**EXERCISE OBJECTIVE:** If a line contains "drt,totalWireLength,4.12,mm", it is the last one to write out; begin with the first line of the records and copy each exactly.

Saved entries:
_ _ _ _ _ _ _
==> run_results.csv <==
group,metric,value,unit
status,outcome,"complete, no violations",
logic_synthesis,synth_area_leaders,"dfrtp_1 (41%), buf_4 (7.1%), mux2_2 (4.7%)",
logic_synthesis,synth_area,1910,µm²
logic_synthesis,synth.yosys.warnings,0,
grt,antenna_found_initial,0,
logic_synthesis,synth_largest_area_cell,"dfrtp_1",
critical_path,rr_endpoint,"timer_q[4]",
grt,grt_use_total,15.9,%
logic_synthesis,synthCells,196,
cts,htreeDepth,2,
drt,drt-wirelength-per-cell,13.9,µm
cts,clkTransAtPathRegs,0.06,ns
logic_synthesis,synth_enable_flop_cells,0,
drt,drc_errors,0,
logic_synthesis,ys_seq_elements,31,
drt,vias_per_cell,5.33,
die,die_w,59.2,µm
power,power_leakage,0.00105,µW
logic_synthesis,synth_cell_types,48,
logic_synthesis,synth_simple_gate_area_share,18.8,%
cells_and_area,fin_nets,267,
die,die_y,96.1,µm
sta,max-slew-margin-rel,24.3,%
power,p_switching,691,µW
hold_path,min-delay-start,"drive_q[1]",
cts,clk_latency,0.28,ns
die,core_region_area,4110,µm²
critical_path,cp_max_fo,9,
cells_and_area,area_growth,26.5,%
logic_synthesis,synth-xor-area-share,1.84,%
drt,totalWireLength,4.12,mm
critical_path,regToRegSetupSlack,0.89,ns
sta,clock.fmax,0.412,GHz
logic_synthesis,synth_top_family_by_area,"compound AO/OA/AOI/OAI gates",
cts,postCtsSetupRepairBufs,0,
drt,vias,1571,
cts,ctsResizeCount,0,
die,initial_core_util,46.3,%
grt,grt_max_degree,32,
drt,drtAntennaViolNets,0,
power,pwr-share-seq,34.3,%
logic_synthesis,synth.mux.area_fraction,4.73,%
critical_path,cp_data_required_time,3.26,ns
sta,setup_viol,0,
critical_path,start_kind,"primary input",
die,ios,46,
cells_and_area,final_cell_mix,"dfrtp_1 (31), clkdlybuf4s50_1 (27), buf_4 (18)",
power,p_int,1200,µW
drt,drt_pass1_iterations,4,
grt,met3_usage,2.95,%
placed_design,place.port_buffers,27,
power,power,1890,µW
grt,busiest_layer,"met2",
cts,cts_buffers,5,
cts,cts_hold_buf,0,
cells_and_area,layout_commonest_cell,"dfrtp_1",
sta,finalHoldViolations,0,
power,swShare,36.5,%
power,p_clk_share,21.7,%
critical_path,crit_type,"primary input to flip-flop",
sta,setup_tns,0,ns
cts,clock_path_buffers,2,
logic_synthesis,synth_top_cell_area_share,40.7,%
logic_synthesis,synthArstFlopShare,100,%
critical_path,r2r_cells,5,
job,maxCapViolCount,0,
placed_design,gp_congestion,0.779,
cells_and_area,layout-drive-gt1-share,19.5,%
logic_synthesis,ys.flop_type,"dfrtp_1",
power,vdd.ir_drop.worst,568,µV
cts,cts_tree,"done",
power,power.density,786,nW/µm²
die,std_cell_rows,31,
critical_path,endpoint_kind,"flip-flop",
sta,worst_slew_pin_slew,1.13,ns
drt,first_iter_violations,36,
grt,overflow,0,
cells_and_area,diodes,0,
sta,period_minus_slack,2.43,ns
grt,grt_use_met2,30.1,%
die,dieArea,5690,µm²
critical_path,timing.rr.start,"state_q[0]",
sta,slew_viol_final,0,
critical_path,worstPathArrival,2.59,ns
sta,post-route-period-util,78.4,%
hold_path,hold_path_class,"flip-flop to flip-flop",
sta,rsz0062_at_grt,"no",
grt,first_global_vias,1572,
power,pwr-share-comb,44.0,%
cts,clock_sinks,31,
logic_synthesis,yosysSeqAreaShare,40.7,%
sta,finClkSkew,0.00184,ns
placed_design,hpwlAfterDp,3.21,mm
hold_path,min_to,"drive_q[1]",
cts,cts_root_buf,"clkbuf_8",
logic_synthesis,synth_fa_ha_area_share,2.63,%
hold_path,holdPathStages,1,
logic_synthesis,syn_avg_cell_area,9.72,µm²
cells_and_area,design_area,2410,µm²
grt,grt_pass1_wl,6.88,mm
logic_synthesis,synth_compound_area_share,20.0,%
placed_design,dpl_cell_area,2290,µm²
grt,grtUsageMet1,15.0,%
**src/rtl/struct_copy_fsm.sv**
```systemverilog
// Staged struct copier: fields are written individually in LOAD, then copied one per cycle to out_data.
// Optional sticky out-of-range write flag enabled by defining STRUCT_COPY_ERR_EN.
module struct_copy_fsm #(
  parameter int               WIDTH      = 32,
  parameter int               FIELDS     = 4,
  parameter logic [WIDTH-1:0] INIT_VALUE = '0
) (
  input  logic                    clk,
  input  logic                    reset,
  input  logic                    in_valid,
  input  logic [((FIELDS > 1) ? $clog2(FIELDS) : 1)-1:0] in_field,
  input  logic [WIDTH-1:0]        in_data,
  input  logic                    commit,
  output logic                    in_ready,
  output logic [FIELDS*WIDTH-1:0] out_data,
  output logic                    out_valid,
  output logic                    busy,
  output logic                    err
);

  localparam int FW = (FIELDS > 1) ? $clog2(FIELDS) : 1;
  localparam logic [FW-1:0] LAST = FW'(FIELDS - 1);

  typedef enum logic [7:0] {
    ST_INIT = 8'd0,
    ST_LOAD = 8'd1,
    ST_COPY = 8'd2,
    ST_DONE = 8'd3
  } state_t;

  state_t                        fsm_state_q, fsm_state_d;
  logic [FW-1:0]                 cnt_q, cnt_d;
  logic [FIELDS-1:0][WIDTH-1:0]  staging_q, staging_d;
  logic [FIELDS-1:0][WIDTH-1:0]  out_q, out_d;
  logic                          in_range;

  assign in_range = (32'(in_field) < FIELDS);

  always_comb begin
    fsm_state_d = fsm_state_q;
    cnt_d       = cnt_q;
    staging_d   = staging_q;
    out_d       = out_q;
    case (fsm_state_q)
      ST_INIT: begin
        staging_d   = {FIELDS{INIT_VALUE}};
        cnt_d       = '0;
        fsm_state_d = ST_LOAD;
      end
      ST_LOAD: begin
        // A write in the commit cycle lands before COPY reads staging.
        if (in_valid && in_range) staging_d[in_field] = in_data;
        if (commit) fsm_state_d = ST_COPY;
      end
      ST_COPY: begin
        out_d[cnt_q] = staging_q[cnt_q];
        if (cnt_q == LAST) begin
          cnt_d       = '0;
          fsm_state_d = ST_DONE;
        end else begin
          cnt_d = cnt_q + 1'b1;
        end
      end
      ST_DONE: fsm_state_d = ST_LOAD;
      default: fsm_state_d = ST_INIT;
    endcase
  end

  always_ff @(posedge clk or posedge reset) begin
    if (reset) begin
      fsm_state_q <= ST_INIT;
      cnt_q       <= '0;
      staging_q   <= '0;
      out_q       <= '0;
    end else begin
      fsm_state_q <= fsm_state_d;
      cnt_q       <= cnt_d;
      staging_q   <= staging_d;
      out_q       <= out_d;
    end
  end

  assign in_ready  = (fsm_state_q == ST_LOAD);
  assign out_valid = (fsm_state_q == ST_DONE);
  assign busy      = (fsm_state_q == ST_INIT) || (fsm_state_q == ST_COPY) ||
                     (fsm_state_q == ST_DONE);
  assign out_data  = out_q;

`ifdef STRUCT_COPY_ERR_EN
  logic err_q, err_d;

  always_comb begin
    err_d = err_q;
    if ((fsm_state_q == ST_LOAD) && in_valid && !in_range) err_d = 1'b1;
  end

  always_ff @(posedge clk or posedge reset) begin
    if (reset) err_q <= 1'b0;
    else       err_q <= err_d;
  end

  assign err = err_q;
`else
  assign err = 1'b0;
`endif

endmodule
```
**config.mk**
```make
export PLATFORM = sky130hd
export DESIGN_NAME = struct_copy_fsm
export DESIGN_NICKNAME = d
export VERILOG_FILES = /design/src/rtl/struct_copy_fsm.sv
export SDC_FILE = /design/constraint.sdc
export NUM_CORES = 1
export LEC_CHECK = 0
export ABC_AREA = 1
export CORE_AREA = 4 4 224 226
export CTS_BUF_LIST = sky130_fd_sc_hd__clkbuf_4 sky130_fd_sc_hd__clkbuf_8 sky130_fd_sc_hd__clkbuf_16
export DETAILED_ROUTE_END_ITERATION = 6
export DIE_AREA = 0 0 228 230
export PLACE_DENSITY = 0.39
export SKIP_LAST_GASP = 1
export SLEW_MARGIN = 20
export SYNTH_ARGS = -nofsm -noshare
export SYNTH_HDL_FRONTEND = slang
export SYNTH_SLANG_ARGS = --single-unit
```
**constraint.sdc**
```tcl
create_clock -name clk -period 9.3 [get_ports clk]
set_input_delay 1.395 -clock clk [delete_from_list [all_inputs] [get_ports clk]]
set_output_delay 1.395 -clock clk [all_outputs]
set_load 0.1 [all_outputs]
```
# After elaboration in Yosys (flattened, before gate mapping)
# Index checks and enable logic that the tools add are counted.
[word_totals]
reg_bits = 266
latch_bits = 0
mem_bits_rw = 0
romBits = 0
inputBits = 38
out_inout_bits = 132
elab_cells = 47
mem_count = 0
[classes]
addsub = 1
multipliers = 0
div = 0
order_cmp = 4
eq_ne = 7
n_shift = 0
n_mux = 15
bitwise_logic = 0
n_reduce_logical = 10
[op_table]
columns = ["op", "count"]
rows = [
  ["$bwmux W128", 2],
  ["$pmux W128 S2", 1],
  ["$demux W32 S2", 2],
  ["$mux W128", 1],
  ["$mux W32", 3],
  ["$bmux W32 S2", 1],
  ["$pmux W8 S3", 1],
  ["$eq A8 B2 Y1 const B", 2],
  ["$mux W8", 2],
  ["$eq A8 B1 Y1 const B", 1],
  ["$logic_not A8 Y1", 1],
  ["$lt A2 B3 Y1 const B", 2],
  ["$ne A2 B2 Y1 const B", 3],
  ["$ge A2 B1 Y1 const B", 2],
  ["$pmux W2 S2", 1],
  ["$reduce_and A2 Y1", 2],
  ["$reduce_bool A2 Y1", 2],
  ["$add A2 B1 Y2 const B", 1],
  ["$eq A2 B2 Y1 const B", 1],
  ["$logic_and A1 B1 Y1", 2],
  ["$logic_or A1 B1 Y1", 2],
  ["$mux W2", 1],
  ["$reduce_or A2 Y1", 1],
]

# Depth between registers and ports, before layout
[depth]
word_depth = 7
ltp_mapped = 9
mapped_depth_nobuf = 7

# Worst setup path after synthesis
# No wires, ideal clock.
[synth_path]
path_kind = "reg-to-output"
from = "register fsm_state_q[1]"
to = "output in_ready"
arrival_time_ps = 1389
required_ps = 7905
setup_slack_ps = 6516
stages_incl_launch_ff = 3
cell_sequence = "dfrtp_1 > inv_1 > ha_1"
[synth_via]
elab_chain_cells = 1
[synth_rtl]
columns = ["element", "line_no", "rtl"]
rows = [
  ["start, declared", "31", "state_t fsm_state_q, fsm_state_d;"],
  ["start signal, assigned", "76", "fsm_state_q <= fsm_state_d;"],
  ["$eq A8 B1 Y1", "83", "assign in_ready = (fsm_state_q == ST_LOAD);"],
  ["end, declared", "14", "output logic in_ready,"],
]
# No other way between the ends.

# Final worst setup path
# Same ends and word-level chain as after synthesis.

==> run metrics <==
status complete, no violations; RD Place Congestion 0.683; CTS clk-pin slew, worst paths about 60 ps; post-route DRC violation count 0; Reg area 0.00651 mm^2; worst-path cell chain inv_1 > ha_1 > clkdlybuf4s50_1; FILL cells 5,109; final hold vios 0; Seq/Total Area, Yosys 57.0%; Die W 228 um; actual slew at the worst max-slew pin 1080 ps; CP max FO 5; global-route wire length before repair 62,200 um; # Post-CTS Setup Buffers 0; largest net degree at the start of global routing 141; RSZ-0062 raised after global routing false; CP endpoint kind primary output; max incr delay on CP ~1200 ps; core area between 0.04 and 0.05 mm^2; Max-cap violations 0; synthesized area per cell between 8 and 9 um^2; DIE AREA 0.0524 mm^2; Die Y 230 um; Min-Delay Endpoint staging_q[64]; H-Tree Depth 2; gr usage total 15.2%; Longest Clk Path Bufs 3; setup_tns 0 ps; Syn Inst Count about 1,400; Fmax ~0.25 GHz; Post-Syn Area 0.0114 mm^2; layout cells sized above 1 roughly 6.4%; Worst R2R Start cnt_q[1]; fin crit share 43.2%; buffers added on ports 168; mean routed wirelength per cell 18.2 um; slew margin rel. ~28%; Hold Crit Class reg2reg; vias per cell around 4.4; most common cell after layout, fill and taps aside nand2_1; worst skew pair latency 510 ps; Post-CTS Hold Buffers 0; Root Driver clkbuf_16; Post-DP HPWL 22,800 um; cells taking the most area after synthesis dfrtp_1, nand2_1, nand3_1; HP Start staging_q[64]; Max Transition Viols Final 0; worst hold margin 469 ps; Syn. warnings 0; I/O pin total 170; Area growth syn-to-layout 28.4%; DRT Pass-1 Iters 5; fin crit period approximately 4000 ps; Synth area leader dfrtp_1; post-synth net total 1,463; Sink Count 260; most frequent cells in the layout nand2_1, dfrtp_1, nand3_1; GR Overflow Total 0; final core occ 30.3%; CP Launch Type register; FF-to-FF path depth 6; skew final between 9 and 10 ps; post-route ant nets 0; CTS tree yes; R2R Path End out_data[61]; Worst Path Required about 7900 ps; Setup Viol. Count Final 0; synth unique cells 18; DRT Wirelength about 40,000 um; Initial Util 23.6%; Via Count 9,586; area of the multi-input gates approximately 0.0043 mm^2; initial antenna violation count 1; total CTS buffers 34; Hold Path Stages 2; Initial DRC Count 647; FF+latch count, synth 260; reg2reg setup slack between 5000 and 6000 ps; Setup CP Type reg2out; area share of the largest cell type after synthesis 57.0%; slowest stage cell on the critical path clkdlybuf4s50_1; final layout net count 1,599; Worst EP arrival 2620 ps; cts repair resizes 0; vias in the first global route 9,793; Cell Rows 81
-- Yosys cell counts --
| cell type | instances |
|---|---|
| nor2_1 | 35 |
| dfrtp_1 | 260 |
| nand2_1 | 764 |
| inv_2 | 1 |
| nand3_1 | 194 |
| nand2_4 | 4 |
| buf_2 | 34 |
| o21ai_4 | 1 |
| nand2_2 | 16 |
| buf_4 | 3 |
| buf_1 | 1 |
| inv_1 | 48 |
| conb_1 | 1 |
| or2_2 | 1 |
| buf_6 | 12 |
| o21ai_0 | 7 |
| clkbuf_1 | 23 |
| ha_1 | 10 |
-- worst max path at each step --
stage / start / to / slack (ps) / depth (start not counted)
floorplan: reset / cnt_q[0] / 750 / 1
global placement: cnt_q[1] / out_data[33] / 5340 / 6
detailed placement: cnt_q[1] / out_data[62] / 5320 / 6
CTS: fsm_state_q[1] / in_ready / 5220 / 3
global route: cnt_q[1] / out_data[62] / 5080 / 6
finish: fsm_state_q[1] / in_ready / 5280 / 3
-- critical path: cells and delay by family (launching register included) --
family,cells,cell delay (ps)
fa+ha+maj,1,360
flops,1,420
buf+inv,2,1330
-- final cells by class --
class | instances | area share (%)
repair buffers | 173 | 11.8
clock buffers | 54 | 7.49
inverters | 49 | 1.31
clock inverters | 3 | 0.128
diodes | 1 | 0.0171
multi-input cells | 1033 | 29.5
well taps | 622 | 5.31
flip-flops and latches | 260 | 44.4
-- per-layer routing --
metal	wire [um]	track usage [%]	up-vias
met5	0	0	-
li1	-	-	4666
met4	744	3.88	0
met2	18700	24.7	241
met1	18700	21.1	4627
met3	1860	2.44	52
-- sequential cells by signal (all words and copies together), names as in the netlist --
signal       count
staging_q      128
fsm_state_q      2
cnt_q            2
out_data       128
-- kinds of logic (layout without fill, tap and decap cells) --
group	Yosys count	count (layout)	share of synthesized area (%)
AOI/OAI and AO/OA	8	8	0.450
adders and majority gates	10	10	1.10
buffers and inverters	122	279	5.27
DFF	260	260	57.0
other	1	2	0.0329
and+or+nand+nor	1014	1014	36.1
-- per-stage QoR --
stage / instances / cell area, um^2 / setup WS (ps)
2_1_floorplan: 1415 / 11400 / 750
3_5_place_dp: 2137 / 13500 / 5320
6_report: 2195 / 14700 / 5280
4_1_cts: 2194 / 14700 / 5220
5_1_grt: 2194 / 14700 / 5080
3_3_place_gp: 2137 / 13500 / 5340
Power is not shown: default switching activity piles up to over one toggle a cycle in this logic, so the estimate is an artifact.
_ _ _ _ _ _ _
**SOLUTION FOR THIS EXERCISE:**
==> run_results.csv <==
group,metric,value,unit
status,outcome,"complete, no violations",
logic_synthesis,synth_area_leaders,"dfrtp_1 (41%), buf_4 (7.1%), mux2_2 (4.7%)",
logic_synthesis,synth_area,1910,µm²
logic_synthesis,synth.yosys.warnings,0,
grt,antenna_found_initial,0,
logic_synthesis,synth_largest_area_cell,"dfrtp_1",
critical_path,rr_endpoint,"timer_q[4]",
grt,grt_use_total,15.9,%
logic_synthesis,synthCells,196,
cts,htreeDepth,2,
drt,drt-wirelength-per-cell,13.9,µm
cts,clkTransAtPathRegs,0.06,ns
logic_synthesis,synth_enable_flop_cells,0,
drt,drc_errors,0,
logic_synthesis,ys_seq_elements,31,
drt,vias_per_cell,5.33,
die,die_w,59.2,µm
power,power_leakage,0.00105,µW
logic_synthesis,synth_cell_types,48,
logic_synthesis,synth_simple_gate_area_share,18.8,%
cells_and_area,fin_nets,267,
die,die_y,96.1,µm
sta,max-slew-margin-rel,24.3,%
power,p_switching,691,µW
hold_path,min-delay-start,"drive_q[1]",
cts,clk_latency,0.28,ns
die,core_region_area,4110,µm²
critical_path,cp_max_fo,9,
cells_and_area,area_growth,26.5,%
logic_synthesis,synth-xor-area-share,1.84,%
drt,totalWireLength,4.12,mm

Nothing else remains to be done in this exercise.